## src/rtl/alien_pkg.sv

```systemverilog
// Shared types and default geometry for the alien formation movement engine.
package alien_pkg;

    typedef enum logic [2:0] {
        ST_IDLE   = 3'd0,
        ST_RIGHT  = 3'd1,
        ST_DROP_L = 3'd2,
        ST_LEFT   = 3'd3,
        ST_DROP_R = 3'd4,
        ST_LANDED = 3'd5
    } alien_state_t;

    localparam logic DIR_RIGHT = 1'b0;
    localparam logic DIR_LEFT  = 1'b1;

    localparam int unsigned SCREEN_W = 160;
    localparam int unsigned SCREEN_H = 120;

    localparam int unsigned DEF_X_W     = $clog2(SCREEN_W);
    localparam int unsigned DEF_Y_W     = $clog2(SCREEN_H);
    localparam int unsigned DEF_X_MIN   = 34;
    localparam int unsigned DEF_X_MAX   = 42;
    localparam int unsigned DEF_X_START = 34;
    localparam int unsigned DEF_Y_START = 15;
    localparam int unsigned DEF_DROP    = 4;
    localparam int unsigned DEF_Y_LIMIT = 111;

endpackage

```

## src/rtl/alien_mover_step_timer.sv

```systemverilog
// Tick divider plus frame counter; pulses step once per reloadable period of ticks.
module step_timer #(
    parameter int unsigned TICK_DIV = 833333,
    parameter int unsigned PER_W    = 4
) (
    input  logic             clk,
    input  logic             resetn,
    input  logic             en,
    input  logic             clear,
    input  logic [PER_W-1:0] period,
    output logic             step
);

    localparam int unsigned TW = (TICK_DIV > 1) ? $clog2(TICK_DIV) : 1;

    logic [TW-1:0]    tick_q;
    logic [PER_W-1:0] frame_q;
    logic             tick_last_c;
    logic             frame_last_c;

    assign tick_last_c  = (tick_q == TW'(TICK_DIV - 1));
    assign frame_last_c = (frame_q == (period - PER_W'(1)));
    assign step         = en & tick_last_c & frame_last_c;

    // Counters advance only while enabled; clear wins over counting.
    always_ff @(posedge clk) begin
        if (!resetn || clear) begin
            tick_q  <= '0;
            frame_q <= '0;
        end else if (en) begin
            tick_q <= tick_last_c ? '0 : tick_q + TW'(1);
            if (tick_last_c) begin
                frame_q <= frame_last_c ? '0 : frame_q + PER_W'(1);
            end
        end
    end

endmodule

```

## src/rtl/alien_mover.sv

```systemverilog
// Sweeps one alien formation between x bounds, dropping and speeding up at each edge.
module alien_mover
    import alien_pkg::*;
#(
    parameter int unsigned X_W         = DEF_X_W,
    parameter int unsigned Y_W         = DEF_Y_W,
    parameter int unsigned X_START     = DEF_X_START,
    parameter int unsigned Y_START     = DEF_Y_START,
    parameter int unsigned X_MIN       = DEF_X_MIN,
    parameter int unsigned X_MAX       = DEF_X_MAX,
    parameter int unsigned DROP        = DEF_DROP,
    parameter int unsigned Y_LIMIT     = DEF_Y_LIMIT,
    parameter int unsigned TICK_DIV    = 833333,
    parameter int unsigned FRAMES_INIT = 15,
    parameter int unsigned FRAMES_MIN  = 2,
    parameter int unsigned SPEEDUP     = 1
) (
    input  logic           clk,
    input  logic           resetn,
    input  logic           go,
    input  logic           pause,
    input  logic           halt,
    output logic [X_W-1:0] x,
    output logic [Y_W-1:0] y,
    output logic           dir,
    output logic           moving,
    output logic           landed
);

    localparam int unsigned PER_W = $clog2(FRAMES_INIT + 1);

    alien_state_t     state_q, state_d;
    logic [X_W-1:0]   x_q, x_d;
    logic [Y_W-1:0]   y_q, y_d;
    logic             dir_q, dir_d;
    logic [PER_W-1:0] period_q, period_d;
    logic             moving_q, moving_d;
    logic             landed_q, landed_d;
    logic             clear_c;
    logic             en_c;
    logic             step_c;
    logic [Y_W:0]     y_sum_c;

    assign x      = x_q;
    assign y      = y_q;
    assign dir    = dir_q;
    assign moving = moving_q;
    assign landed = landed_q;

    // One bit wider than y so the drop sum cannot wrap past the floor check.
    assign y_sum_c = {1'b0, y_q} + (Y_W + 1)'(DROP);
    assign en_c    = ((state_q == ST_RIGHT) || (state_q == ST_LEFT)) && !pause;

    step_timer #(
        .TICK_DIV (TICK_DIV),
        .PER_W    (PER_W)
    ) u_step_timer (
        .clk    (clk),
        .resetn (resetn),
        .en     (en_c),
        .clear  (clear_c),
        .period (period_q),
        .step   (step_c)
    );

    // State, position and status registers.
    always_ff @(posedge clk) begin
        if (!resetn) begin
            state_q  <= ST_IDLE;
            x_q      <= X_W'(X_START);
            y_q      <= Y_W'(Y_START);
            dir_q    <= DIR_RIGHT;
            period_q <= PER_W'(FRAMES_INIT);
            moving_q <= 1'b0;
            landed_q <= 1'b0;
        end else begin
            state_q  <= state_d;
            x_q      <= x_d;
            y_q      <= y_d;
            dir_q    <= dir_d;
            period_q <= period_d;
            moving_q <= moving_d;
            landed_q <= landed_d;
        end
    end

    // Next-state, position update and registered status decode.
    always_comb begin
        state_d  = state_q;
        x_d      = x_q;
        y_d      = y_q;
        dir_d    = dir_q;
        period_d = period_q;
        clear_c  = 1'b0;

        if (halt) begin
            state_d = ST_IDLE;
            clear_c = 1'b1;
        end else begin
            case (state_q)
                ST_IDLE, ST_LANDED: begin
                    if (go) begin
                        x_d      = X_W'(X_START);
                        y_d      = Y_W'(Y_START);
                        period_d = PER_W'(FRAMES_INIT);
                        dir_d    = DIR_RIGHT;
                        clear_c  = 1'b1;
                        state_d  = ST_RIGHT;
                    end
                end
                ST_RIGHT: begin
                    if (step_c) begin
                        if (x_q == X_W'(X_MAX)) begin
                            state_d = ST_DROP_L;
                        end else begin
                            x_d = x_q + X_W'(1);
                        end
                    end
                end
                ST_LEFT: begin
                    if (step_c) begin
                        if (x_q == X_W'(X_MIN)) begin
                            state_d = ST_DROP_R;
                        end else begin
                            x_d = x_q - X_W'(1);
                        end
                    end
                end
                ST_DROP_L, ST_DROP_R: begin
                    clear_c = 1'b1;
                    if (y_sum_c > (Y_W + 1)'(Y_LIMIT)) begin
                        state_d = ST_LANDED;
                    end else begin
                        y_d = y_sum_c[Y_W-1:0];
                        if (32'(period_q) >= (FRAMES_MIN + SPEEDUP)) begin
                            period_d = period_q - PER_W'(SPEEDUP);
                        end else begin
                            period_d = PER_W'(FRAMES_MIN);
                        end
                        dir_d   = (dir_q == DIR_RIGHT) ? DIR_LEFT : DIR_RIGHT;
                        state_d = (state_q == ST_DROP_L) ? ST_LEFT : ST_RIGHT;
                    end
                end
                default: begin
                    state_d = ST_IDLE;
                end
            endcase
        end

        moving_d = (state_d == ST_RIGHT) || (state_d == ST_LEFT) ||
                   (state_d == ST_DROP_L) || (state_d == ST_DROP_R);
        landed_d = (state_d == ST_LANDED);
    end

endmodule
```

● **What is being asked**
With every line intact, reproduce the listing verbatim.

● **Response box**
## src/rtl/alien_pkg.sv

```systemverilog
// Shared types and default geometry for the alien formation movement engine.
package alien_pkg;

    typedef enum logic [2:0] {
        ST_IDLE   = 3'd0,
        ST_RIGHT  = 3'd1,
        ST_DROP_L = 3'd2,
        ST_LEFT   = 3'd3,
        ST_DROP_R = 3'd4,
        ST_LANDED = 3'd5
    } alien_state_t;

    localparam logic DIR_RIGHT = 1'b0;
    localparam logic DIR_LEFT  = 1'b1;

    localparam int unsigned SCREEN_W = 160;
    localparam int unsigned SCREEN_H = 120;

    localparam int unsigned DEF_X_W     = $clog2(SCREEN_W);
    localparam int unsigned DEF_Y_W     = $clog2(SCREEN_H);
    localparam int unsigned DEF_X_MIN   = 34;
    localparam int unsigned DEF_X_MAX   = 42;
    localparam int unsigned DEF_X_START = 34;
    localparam int unsigned DEF_Y_START = 15;
    localparam int unsigned DEF_DROP    = 4;
    localparam int unsigned DEF_Y_LIMIT = 111;

endpackage

```

## src/rtl/alien_mover_step_timer.sv

```systemverilog
// Tick divider plus frame counter; pulses step once per reloadable period of ticks.
module step_timer #(
    parameter int unsigned TICK_DIV = 833333,
    parameter int unsigned PER_W    = 4
) (
    input  logic             clk,
    input  logic             resetn,
    input  logic             en,
    input  logic             clear,
    input  logic [PER_W-1:0] period,
    output logic             step
);

    localparam int unsigned TW = (TICK_DIV > 1) ? $clog2(TICK_DIV) : 1;

    logic [TW-1:0]    tick_q;
    logic [PER_W-1:0] frame_q;
    logic             tick_last_c;
    logic             frame_last_c;

    assign tick_last_c  = (tick_q == TW'(TICK_DIV - 1));
    assign frame_last_c = (frame_q == (period - PER_W'(1)));
    assign step         = en & tick_last_c & frame_last_c;

    // Counters advance only while enabled; clear wins over counting.
    always_ff @(posedge clk) begin
        if (!resetn || clear) begin
            tick_q  <= '0;
            frame_q <= '0;
        end else if (en) begin
            tick_q <= tick_last_c ? '0 : tick_q + TW'(1);
            if (tick_last_c) begin
                frame_q <= frame_last_c ? '0 : frame_q + PER_W'(1);
            end
        end
    end

endmodule

```

## src/rtl/alien_mover.sv

```systemverilog
// Sweeps one alien formation between x bounds, dropping and speeding up at each edge.
module alien_mover
    import alien_pkg::*;
#(
    parameter int unsigned X_W         = DEF_X_W,
    parameter int unsigned Y_W         = DEF_Y_W,
    parameter int unsigned X_START     = DEF_X_START,
    parameter int unsigned Y_START     = DEF_Y_START,
    parameter int unsigned X_MIN       = DEF_X_MIN,
    parameter int unsigned X_MAX       = DEF_X_MAX,
    parameter int unsigned DROP        = DEF_DROP,
    parameter int unsigned Y_LIMIT     = DEF_Y_LIMIT,
    parameter int unsigned TICK_DIV    = 833333,
    parameter int unsigned FRAMES_INIT = 15,
    parameter int unsigned FRAMES_MIN  = 2,
    parameter int unsigned SPEEDUP     = 1
) (
    input  logic           clk,
    input  logic           resetn,
    input  logic           go,
    input  logic           pause,
    input  logic           halt,
    output logic [X_W-1:0] x,
    output logic [Y_W-1:0] y,
    output logic           dir,
    output logic           moving,
    output logic           landed
);

    localparam int unsigned PER_W = $clog2(FRAMES_INIT + 1);

    alien_state_t     state_q, state_d;
    logic [X_W-1:0]   x_q, x_d;
    logic [Y_W-1:0]   y_q, y_d;
    logic             dir_q, dir_d;
    logic [PER_W-1:0] period_q, period_d;
    logic             moving_q, moving_d;
    logic             landed_q, landed_d;
    logic             clear_c;
    logic             en_c;
    logic             step_c;
    logic [Y_W:0]     y_sum_c;

    assign x      = x_q;
    assign y      = y_q;
    assign dir    = dir_q;
    assign moving = moving_q;
    assign landed = landed_q;

    // One bit wider than y so the drop sum cannot wrap past the floor check.
    assign y_sum_c = {1'b0, y_q} + (Y_W + 1)'(DROP);
    assign en_c    = ((state_q == ST_RIGHT) || (state_q == ST_LEFT)) && !pause;

    step_timer #(
        .TICK_DIV (TICK_DIV),
        .PER_W    (PER_W)
    ) u_step_timer (
        .clk    (clk),
        .resetn (resetn),
        .en     (en_c),
        .clear  (clear_c),
        .period (period_q),
        .step   (step_c)
    );

    // State, position and status registers.
    always_ff @(posedge clk) begin
        if (!resetn) begin
            state_q  <= ST_IDLE;
            x_q      <= X_W'(X_START);
            y_q      <= Y_W'(Y_START);
            dir_q    <= DIR_RIGHT;
            period_q <= PER_W'(FRAMES_INIT);
            moving_q <= 1'b0;
            landed_q <= 1'b0;
        end else begin
            state_q  <= state_d;
            x_q      <= x_d;
            y_q      <= y_d;
            dir_q    <= dir_d;
            period_q <= period_d;
            moving_q <= moving_d;
            landed_q <= landed_d;
        end
    end

    // Next-state, position update and registered status decode.
    always_comb begin
        state_d  = state_q;
        x_d      = x_q;
        y_d      = y_q;
        dir_d    = dir_q;
        period_d = period_q;
        clear_c  = 1'b0;

        if (halt) begin
            state_d = ST_IDLE;
            clear_c = 1'b1;
        end else begin
            case (state_q)
                ST_IDLE, ST_LANDED: begin
                    if (go) begin
                        x_d      = X_W'(X_START);
                        y_d      = Y_W'(Y_START);
                        period_d = PER_W'(FRAMES_INIT);
                        dir_d    = DIR_RIGHT;
                        clear_c  = 1'b1;
                        state_d  = ST_RIGHT;
                    end
                end
                ST_RIGHT: begin
                    if (step_c) begin
                        if (x_q == X_W'(X_MAX)) begin
                            state_d = ST_DROP_L;
                        end else begin
                            x_d = x_q + X_W'(1);
                        end
                    end
                end
                ST_LEFT: begin
                    if (step_c) begin
                        if (x_q == X_W'(X_MIN)) begin
                            state_d = ST_DROP_R;
                        end else begin
                            x_d = x_q - X_W'(1);
                        end
                    end
                end
                ST_DROP_L, ST_DROP_R: begin
                    clear_c = 1'b1;
                    if (y_sum_c > (Y_W + 1)'(Y_LIMIT)) begin
                        state_d = ST_LANDED;
                    end else begin
                        y_d = y_sum_c[Y_W-1:0];
                        if (32'(period_q) >= (FRAMES_MIN + SPEEDUP)) begin
                            period_d = period_q - PER_W'(SPEEDUP);
                        end else begin
                            period_d = PER_W'(FRAMES_MIN);
                        end
                        dir_d   = (dir_q == DIR_RIGHT) ? DIR_LEFT : DIR_RIGHT;
                        state_d = (state_q == ST_DROP_L) ? ST_LEFT : ST_RIGHT;
                    end
                end
                default: begin
                    state_d = ST_IDLE;
                end
            endcase
        end

        moving_d = (state_d == ST_RIGHT) || (state_d == ST_LEFT) ||
                   (state_d == ST_DROP_L) || (state_d == ST_DROP_R);
        landed_d = (state_d == ST_LANDED);
    end

endmodule
```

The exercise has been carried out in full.